**./run.sh**
```bash
#!/bin/bash
# OpenROAD 26Q1-2900-gdf79404cd8, Yosys 0.63+post, stock flow scripts
make -C /OpenROAD-flow-scripts/flow DESIGN_CONFIG=/design/flow/config.mk WORK_HOME=/design/flow/orfs finish
```
**./config.mk**
```make
export PLATFORM = sky130hd
export DESIGN_NAME = Procesamiento
export DESIGN_NICKNAME = Procesamiento
export VERILOG_FILES = /design/flow/design.v
export SDC_FILE = /design/flow/constraint.sdc
export NUM_CORES = 4
export LEC_CHECK = 1
export CORE_AREA = 10 10 78 78
export DIE_AREA = 0 0 88 88
```
**./constraint.sdc**
```tcl
current_design Procesamiento

set clk_period 4.2
set clk_io_pct 0.2

create_clock -name clk0 -period $clk_period [get_ports {clk}]

set non_clock_inputs [all_inputs -no_clocks]
set_input_delay [expr $clk_period * $clk_io_pct] -clock clk0 $non_clock_inputs
set_output_delay [expr $clk_period * $clk_io_pct] -clock clk0 [all_outputs]
```
**./design.v**
```verilog
module Triestate(input [3:0] in, enable, output wire [3:0] y );
    assign y[0] = (enable[0]? in[0] : 1'bz );
    assign y[1] = (enable[1]? in[1] : 1'bz );
    assign y[2] = (enable[2]? in[2] : 1'bz );
    assign y[3] = (enable[3]? in[3] : 1'bz );
endmodule
module Acumulator(input wire [3:0] D,input wire load, reset, clk, output reg[3:0] Q );
    always @(posedge clk, posedge reset) begin
        if (reset) Q = 0;  
        else if(load) begin  
            Q <= D;
        end
    end
endmodule
module ALU(input wire[3:0] A,B,input [2:0] control , output wire [3:0] out, output wire C, Z );
    reg[4:0] resultado;  
    assign Z = ~(resultado[0] | resultado[1] | resultado[2] | resultado[3]);  
    assign out = resultado[4:0];  
    assign C = resultado[4] ; 
    always @ (A,B,control) begin   
        case(control)
            3'b000: resultado <= A;  
            3'b001: resultado <= A -B;   
            3'b010: resultado <= B;  
            3'b011: resultado <= A + B;  
            3'b100: resultado <= ~(A|B);  
            default: resultado <= 0;  
        endcase
    end
endmodule
module Procesamiento(input wire[3:0] dataIn,input wire[2:0] control,
                      input wire  enableOutALU, loadAcu, reset, clk, output wire[3:0] dataOut, output wire C,Z);
    wire [3:0] data;  
    wire [3:0] acuOut;  
    Triestate busDriverOut(data,enableOutALU,dataOut);
    Acumulator acu(data,loadAcu,reset,clk,acuOut);
    ALU aritmetica(acuOut,dataIn,control,data,C,Z);
endmodule
```
==> out/results.ini <==
[finish]
lay_top_cells=10 x buf_4, 8 x clkdlybuf4s50_1, 6 x nor2_1
fin_area_um2=919.6
lay_top_count=buf_4
regArea_um2=100.1
post-route-util_pct=20.83
drive_gt1_share_pct=32.26
largest_reg_flops=4
logic_area_um2=496.7
reg_top3=acu.Q: 4 flops
area_growth_pct=47.29
fill_cells=472
top_register=acu.Q

[route]
routedWlPerCell_um=10.76
ant_nets=0
antenna_cells=0
first_pass_iters=4
wirelength_um=1560
drc_errors=0
num_vias=574
drt_iter0_drc=56
viasPerCell=3.959

[floorplanning]
fp_util_pct=14.14
die_width_um=88
dieArea_um2=7744
io_pins=17
num_rows=24
die_h_um=88
fp.coreArea_um2=4414

[timing]
period_used_pct=95.76
max_freq_mhz=248.6
rsz0062_at_grt=no
setup_tns_ns=0
hold_viol_final=0
drv_slew=0
hold_ws_ns=0.5560
skew_ns=0.0005668
setup_viol=0
min_period_ns=4.022

[yosys]
ys_types=37
synthArstFlopShare_pct=100.0
yosys_cells=72
syn_inst=72
enable_flop_cells=0
synth_warnings=7
synth_flops=4
ys_seq_share_pct=16.03
synth_area_per_cell_um2=8.672
ys_chip_area_um2=624.3
synth_area_um2=624.3
ff_type=dfrtp_1

[clock_tree]
cts_buffers=3
htree_num_levels=1
cts_tree=done
cts.sinks=4
clockRootBuffer=clkbuf_8
clk_pin_slew_worst_paths_ns=0.03
cts_hold_buf=0
clockBufferDepth=2
clkLatencyLatePin_ns=0.21

[placed_design]
dpl.hpwl_um=1288
port_buffers=12
placed_cell_area_um2=842.1
place.gp.congestion=0.7501

[job]
drv_cap=0
warning_count=27

[critical_path]
worstPathRequired_ns=3.36
worstPathMaxFanout=5
crit_type=primary input to output port
cp-end-kind=output port
crit_arrival_ns=3.18
startpoint_type=primary input

[global_routing]
grt_start_max_net_pins=13
grt_use_total_pct=4.250
overflow=0
antenna_found_initial=0
grt_pass1_vias=610
grt_pass1_wl_um=2753

[power]
ir_drop_uv=81.41
p_leak_nw=0.4288
powerDensity_nw_per_um2=275.6
power_mw=0.2535

[status]
status=completed

[worst_hold_path]
min_path_type=flop to flop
================
(Description of the task) Reproduce exactly the line that holds "ys_types=37", then every line after it, ending with the final line of the records above.

(Output of the exercise)
ys_types=37
synthArstFlopShare_pct=100.0
yosys_cells=72
syn_inst=72
enable_flop_cells=0
synth_warnings=7
synth_flops=4
ys_seq_share_pct=16.03
synth_area_per_cell_um2=8.672
ys_chip_area_um2=624.3
synth_area_um2=624.3
ff_type=dfrtp_1

[clock_tree]
cts_buffers=3
htree_num_levels=1
cts_tree=done
cts.sinks=4
clockRootBuffer=clkbuf_8
clk_pin_slew_worst_paths_ns=0.03
cts_hold_buf=0
clockBufferDepth=2
clkLatencyLatePin_ns=0.21

[placed_design]
dpl.hpwl_um=1288
port_buffers=12
placed_cell_area_um2=842.1
place.gp.congestion=0.7501

[job]
drv_cap=0
warning_count=27

[critical_path]
worstPathRequired_ns=3.36
worstPathMaxFanout=5
crit_type=primary input to output port
cp-end-kind=output port
crit_arrival_ns=3.18
startpoint_type=primary input

[global_routing]
grt_start_max_net_pins=13
grt_use_total_pct=4.250
overflow=0
antenna_found_initial=0
grt_pass1_vias=610
grt_pass1_wl_um=2753

[power]
ir_drop_uv=81.41
p_leak_nw=0.4288
powerDensity_nw_per_um2=275.6
power_mw=0.2535

[status]
status=completed

[worst_hold_path]
min_path_type=flop to flop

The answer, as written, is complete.